Yesterday in my last class of the day I asked the innocuous question, "What do you think about people who are not from Korea?" I wasn't asking a loaded question and would have accepted almost any answer like, "They are rich," "They are ugly," "They are big." All I wanted was the girl to say something because I wanted the class to have a decent pace.
After five minutes the girl still hadn't said anything even though she understood what I had asked. For some of my students asking them a question they didn't expect is the worst thing you can do because it means they actually have to give you an opinion and show imagination. Perhaps I should have moved onto the next question but I wanted this girl to answer because she really needs to practice her speaking and as the class only has four students it gives her a great chance to communicate with me.
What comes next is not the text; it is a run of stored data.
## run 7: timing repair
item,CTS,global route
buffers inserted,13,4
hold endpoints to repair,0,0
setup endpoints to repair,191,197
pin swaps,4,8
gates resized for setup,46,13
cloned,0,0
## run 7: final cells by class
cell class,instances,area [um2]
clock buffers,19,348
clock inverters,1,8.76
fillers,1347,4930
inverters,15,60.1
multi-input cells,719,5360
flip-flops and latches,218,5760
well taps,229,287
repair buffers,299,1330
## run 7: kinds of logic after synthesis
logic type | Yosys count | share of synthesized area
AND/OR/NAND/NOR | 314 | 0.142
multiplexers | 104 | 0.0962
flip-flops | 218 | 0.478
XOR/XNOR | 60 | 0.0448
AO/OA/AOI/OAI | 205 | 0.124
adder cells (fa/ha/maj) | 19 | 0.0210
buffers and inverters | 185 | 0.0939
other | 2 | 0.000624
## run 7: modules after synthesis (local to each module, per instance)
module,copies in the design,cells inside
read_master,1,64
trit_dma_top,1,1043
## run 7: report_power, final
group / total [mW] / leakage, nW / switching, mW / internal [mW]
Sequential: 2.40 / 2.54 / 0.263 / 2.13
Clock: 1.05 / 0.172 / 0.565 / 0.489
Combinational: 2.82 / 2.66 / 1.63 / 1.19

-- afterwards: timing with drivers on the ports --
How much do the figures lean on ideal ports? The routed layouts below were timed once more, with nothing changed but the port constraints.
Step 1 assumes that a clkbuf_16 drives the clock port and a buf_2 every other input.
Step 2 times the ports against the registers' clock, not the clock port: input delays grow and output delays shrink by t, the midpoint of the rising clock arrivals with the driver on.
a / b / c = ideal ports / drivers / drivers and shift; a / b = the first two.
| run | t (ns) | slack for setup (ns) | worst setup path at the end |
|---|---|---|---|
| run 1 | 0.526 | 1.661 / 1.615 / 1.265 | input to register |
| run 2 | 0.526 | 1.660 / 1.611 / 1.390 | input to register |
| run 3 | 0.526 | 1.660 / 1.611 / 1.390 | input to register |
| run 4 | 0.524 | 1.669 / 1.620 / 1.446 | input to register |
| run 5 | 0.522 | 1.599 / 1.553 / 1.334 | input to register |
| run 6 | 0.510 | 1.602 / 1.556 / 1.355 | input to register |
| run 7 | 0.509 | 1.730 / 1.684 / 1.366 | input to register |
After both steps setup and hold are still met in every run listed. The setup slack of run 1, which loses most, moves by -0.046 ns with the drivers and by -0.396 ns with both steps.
Background: an optimization exercise with open tools, aiming at small area and a short achievable clock period. Do not read the settings as production practice. At most, simulation tests tie the RTL to the original design; equivalence was not proved. No functional check of the RTL was part of run 6. No driver is modelled on the clock port, so clocking that relies on it looks cheaper here than on a real chip. No activity file was given, so power comes from the tool's default toggle rates.

[design/flow/flow/run.sh]
#!/bin/bash
# The standard layout with two changes: plain buf_2 cells as the port buffers (every
# port still gets its own buffer), and before clock tree synthesis the flip-flops that
# drive many loads are given a stronger drive (same cell type, dfxtp_1 -> dfxtp_4)
set -euo pipefail
here=$(pwd)
export BUFFER_PORTS_ARGS="-buffer_cell sky130_fd_sc_hd__buf_2"
export PRE_CTS_TCL="$here/flow/upsize.tcl"
export UPSIZE_FANOUT=8
bash standard.sh > standard_flow.log 2>&1
[design/flow/flow/upsize.tcl]
# size up weak flip-flops that drive many loads (drive strength only, same cell type)
set n 0
foreach inst [all_registers] {
  set master [get_property $inst ref_name]
  if {$master eq "sky130_fd_sc_hd__dfxtp_1"} {
    set q [get_pins -of_objects $inst -filter "direction==output"]
    set fo [llength [get_pins -of_objects [get_nets -of_objects $q] -filter "direction==input"]]
    if {$fo >= $::env(UPSIZE_FANOUT)} { replace_cell $inst sky130_fd_sc_hd__dfxtp_4; incr n }
  }
}
puts "upsized $n flip-flops"
[design/flow/standard.sh]
#!/bin/bash
# synth_recipe.tcl (not shown) runs the flow's synth.tcl, then flattens the netlist and writes it again
# the make line also repeats each setting of config.mk as NAME=value (left out here)
make -C /OpenROAD-flow-scripts/flow DESIGN_CONFIG=/design/flow/config.mk WORK_HOME=/design/flow/orfs CLKGATE_MAP_FILE= SYNTH_SCRIPT=/design/flow/synth_recipe.tcl "${@:-finish}"
[design/flow/config.mk]
export PLATFORM = sky130hd
export DESIGN_NAME = spidergon_node
export DESIGN_NICKNAME = spidergon_node
export VERILOG_FILES = /design/flow/design.v
export SDC_FILE = /design/flow/constraint.sdc
export NUM_CORES = 4
export LEC_CHECK = 0
export CAP_MARGIN = 20
export CORE_MARGIN = 2
export CORE_UTILIZATION = 60
export CTS_CLUSTER_DIAMETER = 100
export CTS_CLUSTER_SIZE = 20
export PLACE_DENSITY = 0.75
export SETUP_SLACK_MARGIN = 2.9
export SLEW_MARGIN = 20
export TNS_END_PERCENT = 0
[design/flow/constraint.sdc]
create_clock -name core_clock -period 6.0 [get_ports {clk}]
set_input_delay 1.2000 -clock core_clock [delete_from_list [all_inputs] [get_ports {clk}]]
set_output_delay 1.2000 -clock core_clock [all_outputs]
set_load 0.01 [all_outputs]
[design/flow/design.v]
package noc_pkg;
	localparam int num_nodes = 8;
	localparam int node_w = $clog2(num_nodes);
	localparam int num_ports = 3;
	localparam int num_vcs = 2;
	localparam int vc_w = $clog2(num_vcs);
	localparam int vc_depth = 2;
	localparam int flit_data_w = 15;
	localparam int flit_w = 2 + vc_w + flit_data_w;
	localparam int kind_lsb = vc_w + flit_data_w;
	localparam int vc_lsb = flit_data_w;
	localparam logic [1:0] port_anticlockwise = 2'd0;
	localparam logic [1:0] port_clockwise = 2'd1;
	localparam logic [1:0] port_across = 2'd2;
	localparam logic [1:0] port_local = 2'd3;
	localparam logic [1:0] kind_tail = 2'b00;
	localparam logic [1:0] kind_head = 2'b01;
	localparam logic [1:0] kind_body = 2'b10;
	localparam logic [1:0] kind_header = 2'b11;
	function automatic logic [1:0] route_dir(input logic [2:0] dest,
		input logic [2:0] cur);
		logic [2:0] d;
		d = dest - cur;
		case (d)
			3'd0: route_dir = port_local;
			3'd1, 3'd2: route_dir = port_clockwise;
			3'd6, 3'd7: route_dir = port_anticlockwise;
			default: route_dir = port_across;
		endcase
	endfunction
endpackage
`timescale 1ns/100ps
module spidergon_node #(
	parameter logic [noc_pkg::node_w-1:0] node_id = 0
) (
	input logic clk,
	input logic reset,
	input logic [noc_pkg::flit_w-1:0] in_flit_across,
	input logic [noc_pkg::flit_w-1:0] in_flit_clockwise,
	input logic [noc_pkg::flit_w-1:0] in_flit_anticlockwise,
	input logic [noc_pkg::num_ports-1:0] in_valid,
	output logic [noc_pkg::num_ports*noc_pkg::num_vcs-1:0] vc_free,
	output logic [noc_pkg::num_ports*noc_pkg::num_vcs-1:0] vc_full,
	output logic [noc_pkg::flit_w-1:0] out_flit_across,
	output logic [noc_pkg::flit_w-1:0] out_flit_clockwise,
	output logic [noc_pkg::flit_w-1:0] out_flit_anticlockwise,
	output logic [noc_pkg::num_ports-1:0] out_valid,
	input logic [noc_pkg::num_ports*noc_pkg::num_vcs-1:0] adj_vc_free,
	input logic [noc_pkg::num_ports*noc_pkg::num_vcs-1:0] adj_vc_full,
	output logic [noc_pkg::flit_w-1:0] eject_flit,
	output logic eject_valid
);
	localparam int nb = 6;
	localparam int sw = 17;
	logic [2:0][noc_pkg::flit_w-1:0] in_f;
	assign in_f[0] = in_flit_anticlockwise;
	assign in_f[1] = in_flit_clockwise;
	assign in_f[2] = in_flit_across;
	logic [nb-1:0][sw-1:0] mem0, mem1;
	logic [nb-1:0] rd;        
	logic [nb-1:0] rdb;       
	logic [nb-1:0] ne;        
	logic [nb-1:0] full;
	logic [nb-1:0] free;      
	logic [nb-1:0][1:0] ldir;
	logic [nb-1:0] wr_en;
	logic [nb-1:0] deq;
	logic [nb-1:0][1:0] fk;   
	logic [nb-1:0][2:0] fdest;
	logic [nb-1:0] head;      
	logic [nb-1:0][1:0] dir;
	logic [nb-1:0][sw-1:0] back;
	logic [3:0][nb-1:0] sel_q;
	logic [3:0][nb-1:0] lk;
	logic [3:0][nb-1:1] mask;
	logic [3:0][nb-1:0] req;
	logic [3:0][nb-1:0] grant;
	for (genvar b = 0; b < nb; b++)
	begin : g_buf
		localparam int p = b / 2;
		localparam int v = b % 2;
		logic [sw-1:0] fr;
		assign wr_en[b] = in_valid[p] && (in_f[p][15] == v) && !full[b];
		assign fr = rd[b] ? mem1[b] : mem0[b];
		assign back[b] = rdb[b] ? mem0[b] : mem1[b];
		assign fk[b] = fr[16:15];
		assign fdest[b] = fr[14:12];
		assign head[b] = fk[b][0];
		assign dir[b] = head[b] ? noc_pkg::route_dir(fdest[b], node_id) : ldir[b];
		always_ff @(posedge clk)
		begin
			if (wr_en[b] && !(rd[b] ^ ne[b]))
				mem0[b] <= {in_f[p][17:16], in_f[p][14:0]};
			if (wr_en[b] && (rd[b] ^ ne[b]))
				mem1[b] <= {in_f[p][17:16], in_f[p][14:0]};
		end
		always_ff @(posedge clk)
		begin
			rd[b] <= (rd[b] && !reset) ^ deq[b];
			rdb[b] <= (rdb[b] && !reset) ^ deq[b];
		end
		always_ff @(posedge clk)
		begin
			if (reset)
			begin
				ne[b] <= 1'b0;
				full[b] <= 1'b0;
				free[b] <= 1'b1;
				ldir[b] <= noc_pkg::port_local;
			end
			else
			begin
				ne[b] <= wr_en[b] || (ne[b] && !(deq[b] && !full[b]));
				full[b] <= full[b] ? !deq[b] : (ne[b] && wr_en[b] && !deq[b]);
				if (wr_en[b] && in_f[p][16])
					free[b] <= 1'b0;
				else if (deq[b] && (fk[b][1] == fk[b][0]))
					free[b] <= 1'b1;
				if (ne[b] && fk[b] == noc_pkg::kind_head)
					ldir[b] <= dir[b];
			end
		end
		assign deq[b] = grant[0][b] | grant[1][b] | grant[2][b] | grant[3][b];
	end
	assign vc_free = free;
	assign vc_full = full;
	for (genvar o = 0; o < 4; o++)
	begin : g_out
		logic [nb-1:0] hi;
				logic [nb-1:1] kill;
		logic [sw-1:0] of;
		for (genvar b = 0; b < nb; b++)
		begin : g_req
			logic ok_lock;
			logic ok_flow;
			assign ok_lock = !(|lk[o]) || lk[o][b];
			if (o == 3)
				assign ok_flow = 1'b1;
			else
				assign ok_flow = !adj_vc_full[o*2 + b%2] && (!head[b] || adj_vc_free[o*2 + b%2]);
			assign req[o][b] = ne[b] && (dir[b] == o) && ok_lock && ok_flow;
		end
		assign hi = req[o] & {mask[o], 1'b0};
		for (genvar b = 0; b < nb; b++)
		begin : g_grant
			if (b == 0)
				assign grant[o][b] = req[o][b] && !(|hi);
			else
				assign grant[o][b] = req[o][b] && (mask[o][b] ? !(|hi[b-1:0]) :
					!(|hi) && !(|req[o][b-1:0]));
			if (b > 0)
				assign kill[b] = |grant[o][b-1:0];
		end
		always_ff @(posedge clk)
		begin
			if (reset)
			begin
				sel_q[o] <= '0;
				lk[o] <= '0;
				mask[o] <= '0;
			end
			else
			begin
				sel_q[o] <= grant[o];
				for (int b = 0; b < nb; b++)
				begin
					if (grant[o][b])
						lk[o][b] <= (fk[b] == noc_pkg::kind_head) ||
							(fk[b] != noc_pkg::kind_tail && lk[o][b]);
				end
				if (|req[o])
					mask[o] <= kill[nb-1:1];
			end
		end
		always_comb
		begin
			of = '0;
			for (int b = 0; b < nb; b++)
				if (sel_q[o][b])
					of = of | back[b];
		end
		assign g_out_flit[o] = {of[16:15], sel_q[o][1] | sel_q[o][3] | sel_q[o][5], of[14:0]};
		assign g_out_valid[o] = |sel_q[o];
	end
	logic [3:0][noc_pkg::flit_w-1:0] g_out_flit;
	logic [3:0] g_out_valid;
	assign out_flit_anticlockwise = g_out_flit[0];
	assign out_flit_clockwise = g_out_flit[1];
	assign out_flit_across = g_out_flit[2];
	assign eject_flit = g_out_flit[3];
	assign out_valid = g_out_valid[2:0];
	assign eject_valid = g_out_valid[3];
endmodule
==> flow_summary_export.csv, run 1 <==
group,metric,value,unit
outcome,status,"no timing/DRC/antenna violations",
synthesis,yosys_warnings,1,
global_route,grt_max_degree,42,
global_route,grt_pass1_vias,12993,
clocking,cts_hold_buf,0,
synthesis,async_reset_ff_frac,0,
synthesis,netlist_area,15800,um2
synthesis,yosys.area.top_type,"edfxtp_1",
placed_design,gp_congestion,1.04,
setup_path,critPathMaxFanout,6,
final_layout,fillers,1806,
synthesis,ys_types,98,
sta,timing.fmax,307,MHz
routing,antenna_left,0,
sta,clock_skew,13.9,ps
synthesis,yosys_register_bits,314,
synthesis,synth-edff-count,204,
final_layout,final_nets,1658,
sta,rsz0062_at_grt,"yes",
sta,finalCritPeriodShare,0.542,
floorplan,core-area,25900,um2
clocking,cts_tree,"built",
global_route,grt.total_usage,0.377,
routing,drcViolationCount,0,
power_and_ir_drop,p_leak,6.93,nW
sta,slew_violations,0,
floorplan,die_area,27600,um2
routing,postRouteWirelength,55.3,mm
setup_path,max_stage_delay,400,ps
sta,hold_viol,0,
routing,first_pass_iters,7,
setup_path,arrival,2050,ps
floorplan,initial_core_util,0.609,
synthesis,synthCells,1424,
routing,avgViaCountPerCell,7.25,
clocking,clk_pin_slew,90,ps
final_layout,area_delta_synth_final,19.4,%
setup_path,cp.required,4800,ps
placed_design,dp_hpwl,37.1,mm
floorplan,rows,59,
placed_design,portBuffers,158,
sta,setup_viol_count_final,0,
setup_path,crit_path_cell_trace,"buf_12 -> mux2_4 -> a22oi_1 -> nand3_1 -> buf_2",
sta,timing_worst_slew_pin_value,1100,ps
synthesis,synthTopCellsByArea,"edfxtp_1 (39%), dfxtp_1 (14%), a22oi_1 (9.8%)",
final_layout,multiInputGateArea,7810,um2
clocking,cts_inserted_buffers,19,
final_layout,drive_gt1_frac,0.330,
final_layout,seqCellArea,8470,um2
clocking,clock_latency,540,ps
global_route,overflow,0,
floorplan,die_w,166,um
sta,fin_crit,3250,ps
synthesis,syn_avg_cell_area,11.1,um2
synthesis,yosysMostFrequentCell,"a22oi_1",
routing,drt_iter0_drc,2426,
sta,hold_ws,478,ps
power_and_ir_drop,irDropWorstVdd,0.339,mV
flow_run,max-cap-violations,0,
setup_path,crit_type,"flip-flop to output port",
power_and_ir_drop,power.density,339,nW/um2
worst_hold_path,timing.hold.worst.class,"flip-flop to flip-flop",
synthesis,ys_seq_area_frac,0.528,
synthesis,synthFlopType,"edfxtp_1",
setup_path,crit_slowest_cell,"dfxtp_4",
synthesis,synth_top_area_frac,0.388,
sta,slew_headroom,0.268,
routing,num_vias,13990,
sta,tns,0,ps
global_route,grt_pass1_wl,79.7,mm
floorplan,pin_count,159,
clocking,cts_sinks,314,
setup_path,cp-end-kind,"output port",
global_route,antenna_found_initial,1,
synthesis,synth_fp_nets,1501,
floorplan,fp.dieH,166,um
routing,wl_per_cell,28.6,um
setup_path,start_kind,"flip-flop",
synthesis,synthTopCellsByCount,"a22oi_1 (205), edfxtp_1 (204), dfxtp_1 (110)",
-- layout by cell type, fill, tap and decap left out, drive strengths merged, types with 33 or more instances in the layout --
cell type,synthesis,layout
a21oi,39,39
a22oi,205,205
buf,19,220
clkbuf,66,33
dfxtp,110,110
edfxtp,204,204
inv,44,45
mux2,103,103
nand2,80,80
nand3,84,84
nor2,94,94
o21ai,37,37
-- metrics by stage --
| step | std cells | setup WS, ps | power [mW] | utilization | area, um2 |
|---|---|---|---|---|---|
| after global routing | 1930 | 2710 | 6.58 | 0.727 | 18800 |
| after detailed placement | 1845 | 1970 | 4.52 | 0.647 | 16800 |
| after global placement | 1845 | 2120 | 4.48 | 0.647 | 16800 |
| final | 1930 | 2750 | 6.39 | 0.727 | 18800 |
| after CTS | 1900 | 2760 | 5.98 | 0.688 | 17800 |
| after floorplan | 1424 | 2480 | 3.89 | - | 15800 |
-- layout make-up --
cell class / instances / share of cell area
clock inverter: 2 / 0.000930
tap: 335 / 0.0223
clock buffer: 32 / 0.0278
antenna: 1 / 0.000133
sequential: 314 / 0.450
inverter: 45 / 0.00897
timing repair buffer: 221 / 0.0756
multi-input combinational: 980 / 0.415
-- routing by layer --
| layer | routed length (um) | global-route usage |
|---|---|---|
| met5 | 0 | 0 |
| met2 | 23400 | 0.551 |
| met1 | 21400 | 0.538 |
| met4 | 2730 | 0.137 |
| met3 | 7760 | 0.109 |
-- report_power, final --
group | switching [mW] | leakage [nW] | total [mW] | internal [mW]
sequential | 0.261 | 2.79 | 2.82 | 2.56
clock | 0.715 | 0.258 | 1.32 | 0.605
combinational | 1.33 | 3.88 | 2.25 | 0.921
total | 2.31 | 6.93 | 6.39 | 4.08
-- worst max-delay path, delay by kind of cell, from the launching register on --
family | cells | cell delay (ps)
flip-flops | 1 | 400
multiplexers | 1 | 350
buffers and inverters | 2 | 320
AO/OA/AOI/OAI | 1 | 270
AND/OR/NAND/NOR | 1 | 180
-- kinds of logic (layout without fill, tap and decap cells) --
kind of cell,after synthesis,after routing,share of synthesized area
adder cells (fa/ha/maj),6,6,0.00476
AND/OR/NAND/NOR,418,418,0.139
XOR/XNOR,26,26,0.0144
AO/OA/AOI/OAI,410,410,0.193
multiplexers,120,120,0.0877
flip-flops,314,314,0.528
other,0,1,0
buffers and inverters,130,300,0.0332
-- sequential cells by signal, summed over array words and instances, names as in the netlist, named ones only --
| signal | flops |
|---|---|
| mem0 | 102 |
| mem1 | 102 |
| sel_q | 24 |
| mask | 20 |
| ldir | 12 |
| free | 6 |
| full | 6 |
| ne | 6 |
| rd | 6 |
| rdb | 6 |
-- path summary, 6_finish.rpt --
check                               from               endpoint  slack (ps)  cells after the start
worst max register to register  mem1[31]                  ne[0]        2840                      9
worst min-delay path             free[0]                free[0]         480                      2
worst min register to register   free[0]                free[0]         480                      2
worst max-delay path              rdb[0]  out_flit_clockwise[1]        2750                      5
-- repair_timing --
action                                  in CTS  in global routing
cloned                                       0                  1
endpoints found under the setup margin     159                130
pin swaps                                    6                 36
gates resized for setup                     33                158
buffers inserted                            21                 28
==> run 2, diff against run 1 <==
--- a/design/flow/config.mk
+++ b/design/flow/config.mk
@@ -11,6 +11,6 @@
 export CTS_CLUSTER_DIAMETER = 100
 export CTS_CLUSTER_SIZE = 20
 export PLACE_DENSITY = 0.75
-export SETUP_SLACK_MARGIN = 2.9
+export SETUP_SLACK_MARGIN = 2.8
 export SLEW_MARGIN = 20
 export TNS_END_PERCENT = 0
==> run 2 against run 1 <==
Design area shrank 2.1%. Non-clock buffer count grew 3. First-iteration DRC count shrank 5.1%. Clock skew grew 0.86 ps. Area after synthesis is the same. Clock power is essentially flat. Critical endpoint is now eject_flit[1]. Power shrank 1.6%. Global-route usage shrank 0.45 points. Critical path depth is the same. Die area is the same. Sequential share of layout area grew 0.97 points. Critical path type unchanged. Register-to-register slack lost 50 ps.
==> flow_summary_export.csv, run 2 <==
group,metric,value,unit
synthesis,async_reset_ff_frac,0,
setup_path,max_stage_delay,430,ps
sta,hold_viol,0,
global_route,grt_pass1_wl,78.8,mm
setup_path,path_buf_inv,2,
synthesis,synth_top_area_frac,0.388,
sta,fin_crit,3250,ps
power_and_ir_drop,p_sw_frac,0.358,
sta,rsz0062_at_grt,"yes",
floorplan,fp.dieH,166,um
setup_path,start_kind,"flip-flop",
global_route,antenna_found_initial,0,
routing,num_vias,13935,
synthesis,synthFlopType,"edfxtp_1",
final_layout,stdcell_area,18400,um2
global_route,grt.total_usage,0.373,
routing,drcViolationCount,0,
setup_path,endpoint,"eject_flit[1]",
synthesis,yosys.area_share.adder,0.00476,
synthesis,syn_avg_cell_area,11.1,um2
routing,postRouteWirelength,54.6,mm
final_layout,fin_cells,1932,
clocking,clock_latency,540,ps
power_and_ir_drop,power_switching,2.25,mW
setup_path,reg2reg_to,"free[1]",
routing,antenna_left,0,
sta,hold_ws,479,ps
setup_path,crit_type,"flip-flop to output port",
synthesis,synth_fp_nets,1501,
power_and_ir_drop,p_comb_frac,0.344,
sta,slew_headroom,0.261,
synthesis,synthCells,1424,
clocking,cts_inserted_buffers,19,
clocking,cts_tree,"built",
setup_path,arrival,2050,ps
setup_path,r2r_setup_slack,2790,ps
routing,highest_layer,"met4",
final_layout,drive_gt1_frac,0.298,
routing,drt_iter0_drc,2302,
routing,first_pass_iters,7,
power_and_ir_drop,p_leak,6.76,nW
power_and_ir_drop,p_int,4.04,mW
routing,met2WireLength,23.1,mm
setup_path,reg2regPathDepth,11,
placed_design,gp_congestion,1.04,
sta,slew_violations,0,
power_and_ir_drop,irDropWorstVdd,0.329,mV
synthesis,yosys_register_bits,314,
setup_path,crit_start,"rdb[2]",
setup_path,critPathMaxFanout,8,
final_layout,antenna_cells,0,
worst_hold_path,timing.hold.worst.class,"flip-flop to flip-flop",
floorplan,pin_count,159,
synthesis,yosys.area_share.simple,0.139,
synthesis,yosys.area.top_type,"edfxtp_1",
placed_design,dp.cells,1845,
setup_path,cp.required,4800,ps
final_layout,fillers,1863,
clocking,cts_hold_buf,0,
synthesis,netlist_area,15800,um2
final_layout,final_cell_mix,"edfxtp_1 (204), a22oi_1 (191), buf_2 (157)",
synthesis,synthTopCellsByArea,"edfxtp_1 (39%), dfxtp_1 (14%), a22oi_1 (9.8%)",
power_and_ir_drop,pwr-share-clk,0.210,
synthesis,synth-edff-count,204,
sta,timing_worst_slew_pin_value,1110,ps
final_layout,final_nets,1661,
routing,wl_per_cell,28.2,um
synthesis,synth_compound_area_frac,0.193,
routing,wl_met1,21.0,mm
placed_design,dp_hpwl,37.1,mm
sta,tns,0,ps
setup_path,crit_path_cell_trace,"clkbuf_16 -> mux2_4 -> a22oi_1 -> nand3_1 -> buf_2",
final_layout,area_delta_synth_final,16.9,%
synthesis,ys_types,98,
flow_run,max-cap-violations,0,
final_layout,multiInputGateArea,7420,um2
synthesis,synth_top_family_by_area,"compound AO/OA/AOI/OAI gates",
setup_path,cp_num_cells,5,
setup_path,crit_slowest_cell,"dfxtp_4",
sta,finalCritPeriodShare,0.542,
power_and_ir_drop,fin_total_pwr,6.29,mW
placed_design,dpl_cell_area,16800,um2
synthesis,synthTopCellsByCount,"a22oi_1 (205), edfxtp_1 (204), dfxtp_1 (110)",
setup_path,cp_top_family,"flip-flops",
final_layout,largestRegisters,"mem0 x102, mem1 x102, sel_q x24",
power_and_ir_drop,p_seq_frac,0.446,
synthesis,ys_seq_area_frac,0.528,
outcome,status,"no timing/DRC/antenna violations",
synthesis,synth_mux_area_frac,0.0877,
global_route,grt_pass1_vias,12920,
final_layout,seqCellArea,8470,um2
sta,worst_slack,2750,ps
synthesis,yosys_warnings,1,
sta,setup_viol_count_final,0,
synthesis,yosysMostFrequentCell,"a22oi_1",
global_route,overflow,0,
synthesis,yosys.area_share.xor_xnor,0.0144,
sta,timing.fmax,308,MHz
clocking,cts_sinks,314,
routing,avgViaCountPerCell,7.21,
global_route,grt_max_degree,42,
final_layout,fin_util,0.712,
placed_design,portBuffers,158,
final_layout,layout_commonest_cell,"edfxtp_1",
power_and_ir_drop,power.density,341,nW/um2
routing,dr_wl_met3,7.73,mm
floorplan,rows,59,
sta,clock_skew,14.7,ps
floorplan,initial_core_util,0.609,
setup_path,cp-end-kind,"output port",
floorplan,die_w,166,um
floorplan,die_area,27600,um2
placed_design,pre_cts_slack,1970,ps
clocking,clk_pin_slew,90,ps
floorplan,core-area,25900,um2
setup_path,r2r_start,"mem0[31]",
## run 2: final cells by class
cell class,instances,area share
Clock inverter,2,0.000950
Timing Repair Buffer,224,0.0772
Sequential cell,314,0.459
Inverter,45,0.00916
Tap cell,335,0.0227
Multi-Input combinational cell,980,0.402
Clock buffer,32,0.0284
## run 2: kinds of logic (layout without fill, tap and decap cells)
family / count (synthesis) / after routing
muxes: 120 / 120
and+or+nand+nor: 418 / 418
adders and majority gates: 6 / 6
DFF: 314 / 314
buffers and inverters: 130 / 303
AOI/OAI and AO/OA: 410 / 410
xor gates and xnor gates: 26 / 26
## run 2: power groups by stage
stage               Clock [mW]  Combinational, mW  Sequential [mW]
floorplan                    0               1.23             2.66
global placement             0               1.59             2.90
detailed placement           0               1.61             2.91
CTS                       1.33               1.69             2.86
global route              1.40               2.25             2.82
finish                    1.32               2.17             2.80
## run 2: tightest hold or removal path, cell delays in order, from the launching register on
cell and delay [ps]:
dfxtp_1 340, a21oi_1 60, o21ai_1 60
## run 2: repair_timing
item                       4_1_cts  5_1_grt
resized for setup               23       82
setup buffers                    7       45
hold endpoints to repair         0        0
setup endpoints to repair      108      122
pin swaps                        5       21
cloned                           0        1
## run 2: worst min-delay path by stage
stage                     startpoint       to  slack [ps]  depth (start not counted)
final                        free[0]  free[0]         480                          2
after global routing         mask[7]  mask[7]         500                          2
after CTS                    free[0]  free[0]         480                          2
after detailed placement     free[0]  free[0]         460                          2
after global placement       ldir[1]  ldir[1]         460                          2
after floorplan              ldir[1]  ldir[1]         440                          2
## run 2: metal layers
metal / up-vias / GRT usage
li1: 5903 / -
met1: 6668 / 0.533
met2: 1124 / 0.541
met3: 240 / 0.109
met4: 0 / 0.138
met5: - / 0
After a while I asked another student to ask her the same question in Korean and she came out with "I don't think about." This was after I had wrote on the board the number of people who live in Korea, both North and South and also the fact that there are over six billion other people on the planet who are not Korean. I also mentioned that there are over two hundred countries that are not Korea, such as America, China and England. I didn't make fun of her or raise my voice and I tried to encourage her to come out with something.
I realise the question was a broad one but was hoping this would give her the scope to come out with an answer - or at least lie to me with a good sentence! It really frustrates me when my students show such a lack of imagination because Koreans are not like this. They really aren't. They have opinions and thoughts like everyone else and are creative, industrious and innovative people. I refuse to believe that she does not have an opinion on people outside of Korea. If I had said, "What do you think about people from Japan?" I would have at least got an answer even if it would have been the one her family have told her to think.